● **WORK INSTRUCTION**
Keep only the lines of the listing that include the word "Post", and copy them.

● **ENTRIES PROVIDED**
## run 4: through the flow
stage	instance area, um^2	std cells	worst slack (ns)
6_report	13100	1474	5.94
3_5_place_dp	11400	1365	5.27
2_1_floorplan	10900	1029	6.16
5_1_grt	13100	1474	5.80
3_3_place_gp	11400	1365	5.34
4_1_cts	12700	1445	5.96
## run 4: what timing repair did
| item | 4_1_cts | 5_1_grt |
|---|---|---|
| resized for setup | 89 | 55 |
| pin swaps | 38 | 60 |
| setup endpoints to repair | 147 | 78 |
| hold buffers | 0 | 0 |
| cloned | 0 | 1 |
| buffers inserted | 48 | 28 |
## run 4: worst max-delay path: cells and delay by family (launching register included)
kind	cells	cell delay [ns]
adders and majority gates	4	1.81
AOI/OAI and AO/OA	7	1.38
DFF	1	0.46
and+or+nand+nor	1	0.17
Context: an optimization exercise on an open-source flow, tuned for a short achievable clock period. The choices shown serve that exercise and are no tape-out recipe.
RTL that was checked went through simulation tests only; none was proved equivalent to the original.
Power is estimated from default activity; no workload was simulated.

==> inputs of job 5231 <==
// clock_core
module clock_core (
    input  wire        clk,
    input  wire        rst,
    input  wire        cfg_irq,        
    input  wire        cfg_edge,       
    input  wire        btn_raw,
    input  wire [9:0]  sw_raw,
    input  wire        tmr_timeout,
    input  wire        dispatch_en,
    input  wire        host_ack_btn,
    input  wire        host_ack_tick,
    output wire [15:0] packed_time,
    output wire [6:0]  hours,
    output wire [3:0]  sub_tick_count,
    output wire        halted,
    output wire        tick_pending,
    output wire        btn_cap,
    output wire        btn_lvl,
    output wire [9:0]  sw_lvl,
    output wire [6:0]  dec_min,
    output wire [6:0]  dec_sec,
    output wire        bcd_err,
    output wire        refresh,
    output wire        irq
);
clock: 14.0 ns
lec_check: 0
cap_margin: 20
core_margin: 2
core_utilization: 40
slew_margin: 20
run.sh (not shown) runs the stock make flow with config.mk's settings and CLKGATE_MAP_FILE= SYNTH_SCRIPT=/design/flow/synth_recipe.tcl, a recipe that flattens the netlist after the stock synthesis.
==> job 1851: changes against job 5231 <==
--- a/flow/design.v
+++ b/flow/design.v
@@ -207,12 +207,14 @@
     reg [3:0]  sub;
     reg        hlt, tp, bc, bl;
     reg [9:0]  sw;
     reg [6:0]  dm, ds;
     reg        be;
     reg        adv_rdy;    
+    reg        adv_irq;    
+    reg        adv_lvl;    
     reg        irq_rdy;    
     assign packed_time    = pt;
     assign hours          = hr;
     assign sub_tick_count = sub;
     assign halted         = hlt;
     assign tick_pending   = tp;
@@ -305,19 +307,23 @@
         end
     end
     wire [26:0] cur_t = {pt, hr, sub};
     wire [26:0] edg_t = hlt ? cur_t : tick(pe1, he1, sub, tp);
     wire [26:0] irq_t = hlt ? cur_t : tick(pe1, he1, sub, tp & ~bc);
     wire [26:0] lvl_t = hlt ? cur_t : tick(pl1, hl1, sub, tp & ~lexit);
-    wire [26:0] nxt_t = !dispatch_en ? cur_t :
-                        cfg_irq      ? irq_t :
-                        cfg_edge     ? edg_t : lvl_t;
-    wire act     = dispatch_en & ~hlt;
-    wire serve   = act & tp & (cfg_irq ? ~bc : (cfg_edge | ~lexit));
-    wire ack_btn = act & (cfg_irq | cfg_edge) & bc;
-    wire hlt_n   = hlt | (dispatch_en & ~cfg_irq & ~cfg_edge & lexit);
+    wire m_irq, m_edge, m_lvl;
+    clock_core_mode u_mode (
+        .dispatch_en(dispatch_en), .cfg_irq(cfg_irq), .cfg_edge(cfg_edge),
+        .m_irq(m_irq), .m_edge(m_edge), .m_lvl(m_lvl)
+    );
+    wire [26:0] nxt_t = m_irq  ? irq_t :
+                        m_edge ? edg_t :
+                        m_lvl  ? lvl_t : cur_t;
+    wire serve   = ~hlt & tp & ((m_irq & ~bc) | m_edge | (m_lvl & ~lexit));
+    wire ack_btn = ~hlt & bc & (m_irq | m_edge);
+    wire hlt_n   = hlt | (m_lvl & lexit);
     wire tp_n    = tmr_timeout | (tp & ~(serve | host_ack_tick));
     wire bc_n    = (bl ^ btn_raw) | (bc & ~(ack_btn | host_ack_btn));
     wire [15:0] pt_n  = nxt_t[26:11];
     wire [6:0]  hr_n  = nxt_t[10:4];
     wire [3:0]  sub_n = nxt_t[3:0];
     always @(posedge clk) begin
@@ -331,12 +337,14 @@
             bl      <= 1'b0;
             sw      <= 10'd0;
             dm      <= 7'd0;
             ds      <= 7'd0;
             be      <= 1'b0;
             adv_rdy <= 1'b0;
+            adv_irq <= 1'b0;
+            adv_lvl <= 1'b0;
             irq_rdy <= 1'b0;
         end else begin
             pt      <= pt_n;
             hr      <= hr_n;
             sub     <= sub_n;
             hlt     <= hlt_n;
@@ -346,13 +354,57 @@
             sw      <= sw_raw;
             dm      <= {3'd0, pt_n[15:12]} * 7'd10 + {3'd0, pt_n[11:8]};
             ds      <= {3'd0, pt_n[7:4]}   * 7'd10 + {3'd0, pt_n[3:0]};
             be      <= (pt_n[15:12] > 4'd9) | (pt_n[11:8] > 4'd9) |
                        (pt_n[7:4]   > 4'd9) | (pt_n[3:0]  > 4'd9);
             adv_rdy <= ~hlt_n & tp_n & (sub_n >= 4'd9);
+            adv_irq <= ~hlt_n & tp_n & (sub_n >= 4'd9) & ~bc_n;
+            adv_lvl <= ~hlt_n & tp_n & (sub_n >= 4'd9) & ~sw_raw[7];
             irq_rdy <= ~hlt_n & (bc_n | tp_n);
         end
     end
-    assign refresh = dispatch_en & adv_rdy & ~(cfg_irq & bc) &
-                     (cfg_irq | cfg_edge | ~lexit);
-    assign irq     = cfg_irq & irq_rdy;
+    clock_core_outs u_outs (
+        .dispatch_en(dispatch_en), .cfg_irq(cfg_irq), .cfg_edge(cfg_edge),
+        .adv_rdy(adv_rdy), .adv_irq(adv_irq), .adv_lvl(adv_lvl), .irq_rdy(irq_rdy),
+        .refresh(refresh), .irq(irq)
+    );
+endmodule
+module clock_core_outs (
+    input  wire dispatch_en,
+    input  wire cfg_irq,
+    input  wire cfg_edge,
+    input  wire adv_rdy,
+    input  wire adv_irq,
+    input  wire adv_lvl,
+    input  wire irq_rdy,
+    output wire refresh,
+    output wire irq
+);
+    wire n_irq, n_edge, n_lvl, not_irq;
+    clock_core_inv    u_not_irq (.a(cfg_irq), .y(not_irq));
+    clock_core_nand3  u_t_irq  (.a(dispatch_en), .b(cfg_irq), .c(adv_irq), .y(n_irq));
+    clock_core_nand4  u_t_edge (.a(not_irq), .b(dispatch_en), .c(cfg_edge), .d(adv_rdy), .y(n_edge));
+    clock_core_nand3  u_t_lvl  (.a(not_irq), .b(dispatch_en), .c(adv_lvl), .y(n_lvl));
+    clock_core_nand3  u_sum    (.a(n_irq), .b(n_edge), .c(n_lvl), .y(refresh));
+    assign irq = cfg_irq & irq_rdy;
+endmodule
+module clock_core_nand3 (input wire a, input wire b, input wire c, output wire y);
+    assign y = ~(a & b & c);
+endmodule
+module clock_core_inv (input wire a, output wire y);
+    assign y = ~a;
+endmodule
+module clock_core_nand4 (input wire a, input wire b, input wire c, input wire d, output wire y);
+    assign y = ~(a & b & c & d);
+endmodule
+module clock_core_mode (
+    input  wire dispatch_en,
+    input  wire cfg_irq,
+    input  wire cfg_edge,
+    output wire m_irq,
+    output wire m_edge,
+    output wire m_lvl
+);
+    assign m_irq  = dispatch_en & cfg_irq;
+    assign m_edge = dispatch_en & ~cfg_irq & cfg_edge;
+    assign m_lvl  = dispatch_en & ~cfg_irq & ~cfg_edge;
 endmodule
==> flow/flow/run.sh (new file) <==
#!/bin/bash
set -euo pipefail
bash standard.sh SETUP_SLACK_MARGIN=9.5 finish > standard.log 2>&1
==> flow/standard.sh (new file) <==
#!/bin/bash
# synth_recipe.tcl (not shown) runs the flow's synth.tcl, then flattens the netlist and writes it again
# the make line also repeats each setting of config.mk as NAME=value (left out here)
make -C /OpenROAD-flow-scripts/flow DESIGN_CONFIG=/design/flow/config.mk WORK_HOME=/design/flow/orfs CLKGATE_MAP_FILE= SYNTH_SCRIPT=/design/flow/synth_recipe.tcl "${@:-finish}"
Settings changed: SYNTH_HIERARCHICAL from default to 1, SYNTH_MINIMUM_KEEP_SIZE from default to 0.
removed: flow/run.sh
==> qor summary <==
Outcome: job 1851 finished clean; job 5231 finished clean
Detailed Route WL: job 1851 34300 um; job 5231 29700 um
Post-Synth XOR/XNOR Area: job 1851 0.0304; job 5231 0.0297
Pre-CTS WS: job 1851 6.89 ns; job 5231 6.29 ns
Last weighted congestion value of the routability-driven placer: job 1851 0.949; job 5231 0.954
Sequential cell area: job 1851 0.00121 mm2; job 5231 0.00112 mm2
Internal Pwr Total: job 1851 0.466 mW; job 5231 0.339 mW
Net count of the mapped netlist: job 1851 1312; job 5231 1269
Flip-flop count of the largest register after layout: job 1851 16; job 5231 14
PD cells: job 1851 66.9 mW/mm2; job 5231 62.6 mW/mm2
Final core area utilization: job 1851 0.540; job 5231 0.443
Overall die height: job 1851 151 um; job 5231 150 um
# nets final: job 1851 1416; job 5231 1266
Logic pwr share: job 1851 0.432; job 5231 0.411
Clock-pin slew on the worst setup and hold paths: job 1851 0.05 ns; job 5231 0.08 ns
Post-Syn Instances: job 1851 1248; job 5231 1210
Vias in the first global route: job 1851 8943; job 5231 8540
Detailed-placement wirelength estimate: job 1851 23200 um; job 5231 22100 um
Multi-input logic area: job 1851 0.00774 mm2; job 5231 0.00670 mm2
Total number of vias: job 1851 10400; job 5231 9450
Proportion of power drawn by flip-flops and latches: job 1851 0.270; job 5231 0.347
Initial DRT Pass Iterations: job 1851 6; job 5231 5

● **TASK ANSWER**
Post-Synth XOR/XNOR Area: job 1851 0.0304; job 5231 0.0297
Post-Syn Instances: job 1851 1248; job 5231 1210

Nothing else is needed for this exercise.